Only Half Of FHA Borrowers Eligible For DPA Receive It
Down payment assistance programs remain underutilized, despite high eligibility among government borrowers
Down payment assistance (DPA) is an important tool for helping to qualify borrowers who struggle to to raise enough money for a down payment when buying a home. That’s especially true in the government’s FHA-insured loan program, designed to assist home buyers who aren’t likely to pass muster for conventional financing.
According to the latest quarterly report to Congress from the U.S. Department of Housing and Urban Development (HUD) on the Federal Housing Administration’s Single-Family Mutual Mortgage Insurance Fund, only 58.46% of the loans the agency endorsed were originated without the borrower receiving help for a down payment.
That means more than two in five FHA-mortgages came with some form of DPA. Of those who received some form of DPA, nearly 19% of that aid came from governmental entities, according to a chart buried deep in the report. Relatives pitched in to help 21.5% of the borrowers. But less than 1% came from other sources such as employers.
But, here’s the rub. According to the Urban Institute, a lot more people could have used down payment assistance if they were aware of it.
An October 2023 Urban Institute study, conducted in collaboration with Down Payment Resource (DPR), an Atlanta-based company that tracks assistance programs, found that in the country’s 10 largest metropolitan areas, nearly 83% of all first-time FHA borrowers would have qualified for help with their down payments.
“There’s no way to quantify it, but think of all the buyers who were turned away from their initial meeting with a loan officer because they didn’t have enough money for a down payment,” DPR’s Rob Chrane told NMP. “There has to be a huge gap between the borrowers who received some sort of help with their down payments and those who could have gotten help had they known it was available.”

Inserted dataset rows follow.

--- src/sgc_sync_filter.sv ---
// Purpose: two-clock glitch filter on the DE, HS and VS inputs
// Assumes: inputs synchronous to clock, which stands for the pixel clock
// Notes: adds one cycle of latency in bypass, two when filtering
`timescale 1ns/1ps
`include "sgc_params.svh"

module sgc_sync_filter (
  input wire logic clock,
  input wire logic rst,
  input wire logic filter_en,
  input wire sgc_pkg::sgc_sync_t sync_in,
  output sgc_pkg::sgc_sync_t sync_out
);

  logic [2:0] raw;
  logic [2:0] held;
  assign raw = sync_in;
  assign sync_out = held;

  ////////////////////////////////////////////////////////////////////////////
  // One filter per line
  for (genvar i = 0; i < 3; i++)
  begin : g_line
    logic [1:0] run;
    logic next_run_hit;
    assign next_run_hit = (run + 2'd1) >= 2'(`SGC_FILTER_CYCLES);

    // reject short pulses
    // A change must persist for the full run before it is passed on
    always_ff @(posedge clock)
    begin
      if (rst)
      begin
        held[i] <= 1'b0;
        run <= 2'd0;
      end
      else if (!filter_en || raw[i] == held[i])
      begin
        held[i] <= raw[i];
        run <= 2'd0;
      end
      else if (next_run_hit)
      begin
        held[i] <= raw[i];
        run <= 2'd0;
      end
      else
      begin
        run <= run + 2'd1;
      end
    end

  end
endmodule // sgc_sync_filter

Urban Institute researchers advocate for a national DPA program that is more robust and intentional at reaching low-income households and households of color. Such a program would include higher income limits for first-generation buyers, multiple pathways for delivering DPA, and sustained federal funding of an amount high enough to advance racial equity.
Meanwhile, the HUD report, which covers the fourth quarter of the FHA’s fiscal year (ended September 30), is a treasure trove of information about the agency’s mortgage activities.

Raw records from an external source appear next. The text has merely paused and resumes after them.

## config.mk

```make
export PLATFORM = sky130hd
export DESIGN_NAME = uart_mode_control
export DESIGN_NICKNAME = d
export VERILOG_FILES = /design/src/verilog/uart_mode_pkg.sv /design/src/verilog/uart_pin_select.sv /design/src/verilog/uart_mode_control.sv
export SDC_FILE = /design/constraint.sdc
export NUM_CORES = 1
export LEC_CHECK = 0
export ABC_AREA = 1
export BUFFER_PORTS_ARGS = -buffer_cell sky130_fd_sc_hd__buf_2
export CAP_MARGIN = 5
export CORE_ASPECT_RATIO = 1.2
export CORE_MARGIN = 4
export CORE_UTILIZATION = 40
export CTS_BUF_LIST = sky130_fd_sc_hd__clkbuf_4 sky130_fd_sc_hd__clkbuf_8 sky130_fd_sc_hd__clkbuf_16
export DETAILED_ROUTE_END_ITERATION = 12
export HOLD_SLACK_MARGIN = 0.15
export PLACE_DENSITY_LB_ADDON = 0.15
export SLEW_MARGIN = 15
export SYNTH_ARGS = -nofsm -noshare
export SYNTH_HDL_FRONTEND = slang
export SYNTH_HIERARCHICAL = 1
export SYNTH_SLANG_ARGS = --single-unit
```

## constraint.sdc

```tcl
create_clock -name pclk -period 1.95 [get_ports pclk]
set_input_delay 0.39 -clock pclk [delete_from_list [all_inputs] [get_ports pclk]]
set_output_delay 0.39 -clock pclk [all_outputs]
set_load 0.01 [all_outputs]
```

In the fourth quarter of fiscal year 2024, for example, the agency served 137,158 brand new first-time home buyers, including 52,184 minority households. Some 6,600 seniors also were able to obtain FHA-insured home equity conversion mortgages (HECMs), or reverse mortgages, during the period.

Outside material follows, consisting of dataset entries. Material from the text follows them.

--- src/logic/tx_config_defines.vh ---
// register offsets, field positions, reset values and preset tables of the config bank
`ifndef TX_CONFIG_DEFINES_VH
`define TX_CONFIG_DEFINES_VH

// register offsets
`define ADDR_IDENTIFICATION 8'h00
`define ADDR_CONFIG_GENERAL 8'h01
`define ADDR_CONFIG_CLOCK_AND_MATCH 8'h02
`define ADDR_CONFIG_EMULATION 8'h03

// reset values (zero: open shaping pin with pulse extension, other features off, normal drive, low bandwidth)
`define RST_CONFIG_GENERAL 8'h00
`define RST_CONFIG_CLOCK_AND_MATCH 8'h00
`define RST_CONFIG_EMULATION 8'h00

// writable mask of config_general: bit 7 is unused
`define MASK_CONFIG_GENERAL 8'h7f

// config_general fields
`define GEN_DRIVE_BOOST_BIT 6
`define GEN_PLL_BW_BIT 5
`define GEN_SHAPE_HI 4
`define GEN_SHAPE_LO 3
`define GEN_CLK_STANDBY_BIT 2
`define GEN_CLK_ON_OUT1_BIT 1
`define GEN_MODE_BIT 0

// config_clock_and_match fields
`define CLK_DIV_HI 7
`define CLK_DIV_LO 5
`define MATCH_CAP_HI 4
`define MATCH_CAP_LO 0

// config_emulation fields
`define EMU_ENABLE_BIT 7
`define EMU_FSK_BIT 6
`define EMU_PWR_HI 5
`define EMU_PWR_LO 4
`define EMU_HDEV_BIT 3
`define EMU_CHAN_HI 2
`define EMU_CHAN_LO 0

// analog shaping codes
`define SHAPE_OPEN_EXT 2'h0
`define SHAPE_SLOW 2'h1
`define SHAPE_FAST 2'h2
`define SHAPE_OFF 2'h3

// general output select code that carries the crystal clock
`define OUT1_SEL_CLOCK 3'h2

// emulation power reduction in dB below maximum
`define PWR_RED_0 4'h0
`define PWR_RED_1 4'h3
`define PWR_RED_2 4'h6
`define PWR_RED_3 4'ha

// preset divide ratios, scaled by 100000
`define RATIO_NONE 22'h000000
`define RATIO_CH1 22'h1e0a6e
`define RATIO_CH2 22'h295a6d
`define RATIO_CH3 22'h25317c
`define RATIO_CH4 22'h27dd14
`define RATIO_CH5 22'h237a08
`define RATIO_CH6 22'h20e6da
`define RATIO_CH7 22'h2961c0

// clock output divide ratios (cycles of the reference per output period)
`define DIV_BY_1 5'h01
`define DIV_BY_2 5'h02
`define DIV_BY_4 5'h04
`define DIV_BY_8 5'h08
`define DIV_BY_16 5'h10

`endif

--- src/logic/crystal_clock_divider.v ---
// divider that derives the gated clock output from the reference clock
`timescale 1ns/1ps
`include "tx_config_defines.vh"

module crystal_clock_divider (
    // clock and reset
    input wire clk,
    input wire srst,
    // control
    input wire run,
    input wire [2:0] div_code,
    // outputs
    output reg tick_reg,
    output reg wave_reg
);

    reg [4:0] count_reg;
    reg [4:0] count_next;
    wire [4:0] ratio;
    wire [4:0] half;

    // ratio decode: codes 1xx all give sixteen
    function [4:0] ratio_of;
        input [2:0] code;
        begin
            case (code)
                3'h0: ratio_of = `DIV_BY_1;
                3'h1: ratio_of = `DIV_BY_2;
                3'h2: ratio_of = `DIV_BY_4;
                3'h3: ratio_of = `DIV_BY_8;
                default: ratio_of = `DIV_BY_16;
            endcase
        end
    endfunction

    assign ratio = ratio_of(div_code);
    assign half = {1'b0, ratio[4:1]};

    // next count wraps at the ratio
    always @* begin
        count_next = count_reg + 5'h01;
        if (count_next >= ratio) begin
            count_next = 5'h00;
        end
    end

    // counter, tick and square wave; held low while stopped
    always @(posedge clk) begin
        if (srst || !run) begin
            count_reg <= 5'h00;
            tick_reg <= 1'b0;
            wave_reg <= 1'b0;
        end else begin
            count_reg <= count_next;
            tick_reg <= (count_next == 5'h00);
            if (ratio == `DIV_BY_1) begin
                wave_reg <= 1'b1; // undivided: steady high, tick every cycle
            end else begin
                wave_reg <= (count_next < half);
            end
        end
    end

endmodule // crystal_clock_divider

--- src/logic/tx_config_register_bank.v ---
// identification and configuration register bank of the transmitter
`timescale 1ns/1ps
`include "tx_config_defines.vh"

module tx_config_register_bank #(
    parameter [7:0] IDENT_CODE = 8'h5c // arbitrary neutral identification value
) (
    // clock and reset
    input wire clk,
    input wire srst,
    // register access port from the serial control logic
    input wire reg_wr,
    input wire reg_rd,
    input wire [7:0] reg_addr,
    input wire [7:0] reg_wdata,
    output reg [7:0] reg_rdata_reg,
    output reg reg_rvalid_reg,
    // device state from neighbouring logic
    input wire standby,
    input wire [2:0] output_one_select,
    input wire out1_alt_value,
    // general output one
    output reg general_output_one_reg,
    output reg out1_drive_boost_reg,
    // synthesizer and modulation
    output reg pll_bw_high_reg,
    output reg tx_fsk_reg,
    output reg fsk_dev_high_reg,
    output reg emulation_active_reg,
    output reg [21:0] preset_ratio_reg,
    output reg preset_valid_reg,
    // power amplifier
    output reg [3:0] power_reduction_db_reg,
    output reg [4:0] match_cap_reg,
    // analog shaping
    output reg shaping_bias_pin_open_reg,
    output reg pulse_extension_reg,
    output reg shaping_enable_reg,
    output reg shaping_fast_reg,
    // crystal clock output
    output reg clock_out_active_reg,
    output reg clock_out_tick_reg,
    output reg clock_out_wave_reg
);

    reg [7:0] config_general_reg;
    reg [7:0] config_clock_and_match_reg;
    reg [7:0] config_emulation_reg;
    reg [7:0] rdata_next;
    reg clock_run_reg;
    wire div_tick;
    wire div_wave;
    wire emu_on;
    wire [1:0] shape_code;
    wire clk_on_out1;
    wire wr_general;
    wire wr_clock_and_match;
    wire wr_emulation;

    // preset ratio table of the emulation channels
    function [21:0] preset_of;
        input [2:0] chan;
        begin
            case (chan)
                3'h1: preset_of = `RATIO_CH1;
                3'h2: preset_of = `RATIO_CH2;
                3'h3: preset_of = `RATIO_CH3;
                3'h4: preset_of = `RATIO_CH4;
                3'h5: preset_of = `RATIO_CH5;
                3'h6: preset_of = `RATIO_CH6;
                3'h7: preset_of = `RATIO_CH7;
                default: preset_of = `RATIO_NONE;
            endcase
        end
    endfunction

    // power reduction table
    function [3:0] reduction_of;
        input [1:0] code;
        begin
            case (code)
                2'h0: reduction_of = `PWR_RED_0;
                2'h1: reduction_of = `PWR_RED_1;
                2'h2: reduction_of = `PWR_RED_2;
                default: reduction_of = `PWR_RED_3;
            endcase
        end
    endfunction

    // address compare shared by the write strobes
    function is_addr;
        input [7:0] addr;
        input [7:0] target;
        begin
            is_addr = (addr == target);
        end
    endfunction

    // write strobes; identification and unmapped offsets have none
    assign wr_general = reg_wr && is_addr(reg_addr, `ADDR_CONFIG_GENERAL);
    assign wr_clock_and_match = reg_wr && is_addr(reg_addr, `ADDR_CONFIG_CLOCK_AND_MATCH);
    assign wr_emulation = reg_wr && is_addr(reg_addr, `ADDR_CONFIG_EMULATION);

    // general configuration; the unused bit is never stored
    always @(posedge clk) begin
        if (srst) begin
            config_general_reg <= `RST_CONFIG_GENERAL;
        end else if (wr_general) begin
            config_general_reg <= reg_wdata & `MASK_CONFIG_GENERAL;
        end
    end

    // clock divider code and matching capacitor code
    always @(posedge clk) begin
        if (srst) begin
            config_clock_and_match_reg <= `RST_CONFIG_CLOCK_AND_MATCH;
        end else if (wr_clock_and_match) begin
            config_clock_and_match_reg <= reg_wdata;
        end
    end

    // emulation settings
    always @(posedge clk) begin
        if (srst) begin
            config_emulation_reg <= `RST_CONFIG_EMULATION;
        end else if (wr_emulation) begin
            config_emulation_reg <= reg_wdata;
        end
    end

    // read multiplexer; unmapped offsets read zero
    always @* begin
        case (reg_addr)
            `ADDR_IDENTIFICATION: rdata_next = IDENT_CODE;
            `ADDR_CONFIG_GENERAL: rdata_next = config_general_reg & `MASK_CONFIG_GENERAL;
            `ADDR_CONFIG_CLOCK_AND_MATCH: rdata_next = config_clock_and_match_reg;
            `ADDR_CONFIG_EMULATION: rdata_next = config_emulation_reg;
            default: rdata_next = 8'h00;
        endcase
    end

    // read valid pulse, one cycle after the strobe
    always @(posedge clk) begin
        if (srst) begin
            reg_rvalid_reg <= 1'b0;
        end else begin
            reg_rvalid_reg <= reg_rd;
        end
    end

    // read data, loaded on each read and held between reads
    always @(posedge clk) begin
        if (srst) begin
            reg_rdata_reg <= 8'h00;
        end else if (reg_rd) begin
            reg_rdata_reg <= rdata_next;
        end
    end

    // field decode
    assign emu_on = config_emulation_reg[`EMU_ENABLE_BIT];
    assign shape_code = config_general_reg[`GEN_SHAPE_HI:`GEN_SHAPE_LO];
    assign clk_on_out1 = config_general_reg[`GEN_CLK_ON_OUT1_BIT] &&
        (output_one_select == `OUT1_SEL_CLOCK);

    // crystal clock runs while active, or in standby when asked to
    always @(posedge clk) begin
        if (srst) begin
            clock_run_reg <= 1'b0;
        end else begin
            clock_run_reg <= !standby || config_general_reg[`GEN_CLK_STANDBY_BIT];
        end
    end

    crystal_clock_divider u_divider (
        .clk(clk),
        .srst(srst),
        .run(clock_run_reg),
        .div_code(config_clock_and_match_reg[`CLK_DIV_HI:`CLK_DIV_LO]),
        .tick_reg(div_tick),
        .wave_reg(div_wave)
    );

    // drive strength and loop bandwidth
    always @(posedge clk) begin
        if (srst) begin
            out1_drive_boost_reg <= 1'b0;
            pll_bw_high_reg <= 1'b0;
        end else begin
            out1_drive_boost_reg <= config_general_reg[`GEN_DRIVE_BOOST_BIT];
            pll_bw_high_reg <= config_general_reg[`GEN_PLL_BW_BIT];
        end
    end

    // matching capacitor code
    always @(posedge clk) begin
        if (srst) begin
            match_cap_reg <= 5'h00;
        end else begin
            match_cap_reg <= config_clock_and_match_reg[`MATCH_CAP_HI:`MATCH_CAP_LO];
        end
    end

    // crystal clock outputs, retimed so every output leaves a flop of this module
    always @(posedge clk) begin
        if (srst) begin
            clock_out_active_reg <= 1'b0;
            clock_out_tick_reg <= 1'b0;
            clock_out_wave_reg <= 1'b0;
        end else begin
            clock_out_active_reg <= clock_run_reg;
            clock_out_tick_reg <= div_tick;
            clock_out_wave_reg <= div_wave;
        end
    end

    // general output one: divided clock only with the clock select code
    always @(posedge clk) begin
        if (srst) begin
            general_output_one_reg <= 1'b0;
        end else if (clk_on_out1) begin
            general_output_one_reg <= div_wave;
        end else begin
            general_output_one_reg <= out1_alt_value;
        end
    end

    // shaping pin and pulse extension, both only for the open code
    always @(posedge clk) begin
        if (srst) begin
            shaping_bias_pin_open_reg <= 1'b1;
            pulse_extension_reg <= 1'b1;
        end else begin
            shaping_bias_pin_open_reg <= (shape_code == `SHAPE_OPEN_EXT);
            pulse_extension_reg <= (shape_code == `SHAPE_OPEN_EXT);
        end
    end

    // shaping time constant: slow or fast, none for the open and off codes
    always @(posedge clk) begin
        if (srst) begin
            shaping_enable_reg <= 1'b0;
            shaping_fast_reg <= 1'b0;
        end else begin
            shaping_enable_reg <= (shape_code == `SHAPE_SLOW) ||
                (shape_code == `SHAPE_FAST);
            shaping_fast_reg <= (shape_code == `SHAPE_FAST);
        end
    end

    // modulation select: emulation overrides the general mode bit
    always @(posedge clk) begin
        if (srst) begin
            emulation_active_reg <= 1'b0;
            tx_fsk_reg <= 1'b0;
        end else begin
            emulation_active_reg <= emu_on;
            if (emu_on) begin
                tx_fsk_reg <= config_emulation_reg[`EMU_FSK_BIT];
            end else begin
                tx_fsk_reg <= config_general_reg[`GEN_MODE_BIT];
            end
        end
    end

    // emulation presets, all cleared while emulation is off
    always @(posedge clk) begin
        if (srst) begin
            fsk_dev_high_reg <= 1'b0;
            power_reduction_db_reg <= 4'h0;
            preset_ratio_reg <= 22'h000000;
            preset_valid_reg <= 1'b0;
        end else begin
            if (emu_on) begin
                fsk_dev_high_reg <= config_emulation_reg[`EMU_HDEV_BIT];
                power_reduction_db_reg <=
                    reduction_of(config_emulation_reg[`EMU_PWR_HI:`EMU_PWR_LO]);
                preset_ratio_reg <=
                    preset_of(config_emulation_reg[`EMU_CHAN_HI:`EMU_CHAN_LO]);
                preset_valid_reg <=
                    (config_emulation_reg[`EMU_CHAN_HI:`EMU_CHAN_LO] != 3'h0);
            end else begin
                fsk_dev_high_reg <= 1'b0;
                power_reduction_db_reg <= 4'h0;
                preset_ratio_reg <= 22'h000000;
                preset_valid_reg <= 1'b0;
            end
        end
    end

endmodule // tx_config_register_bank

In total, the FHA endorsed nearly 212,000 forward mortgages for insurance that quarter, at a dollar volume of $65.5 billion. The purchase loan count was 165,819. At the same time, it endorsed 46,162 refinances, including 24,444 FHA-to-FHA refinance loans and 21,718 conventional-to-FHA refinance loans.
Despite financial hardships caused by an inflationary economy, the percentage of seriously delinquent FHA borrowers who were behind on their payments for 90 days or more declined to pre-pandemic levels in the fourth quarter of fiscal year 2024. Early payment defaults – those who fell behind within six months of closing – also declined, from a peak of nearly 9% in the second quarter of fiscal year 2020 to 1.47% in the fourth quarter of fiscal year 2024.
The quarterly report also details information on the composition and credit quality of new insurance in force. For instance, the average credit score for forward endorsements (not including streamline refinances) stood at 677 in the period, the same as it has been for the prior two quarters.
The 640-679 score range remained the plurality of the distribution at 31.07%. But, its share has generally trended down over the past four years. The share of loans endorsed with 720-plus credit scores edged up 0.30 percentage points from the prior quarter, though, to 21.90%.
About a third – 31% – of all forward purchase endorsements had debt-to-income (DTI) ratios exceeding 50%, a level higher than before the pandemic. Overall, the average DTI ratio edged down somewhat from the previous quarter to 45%.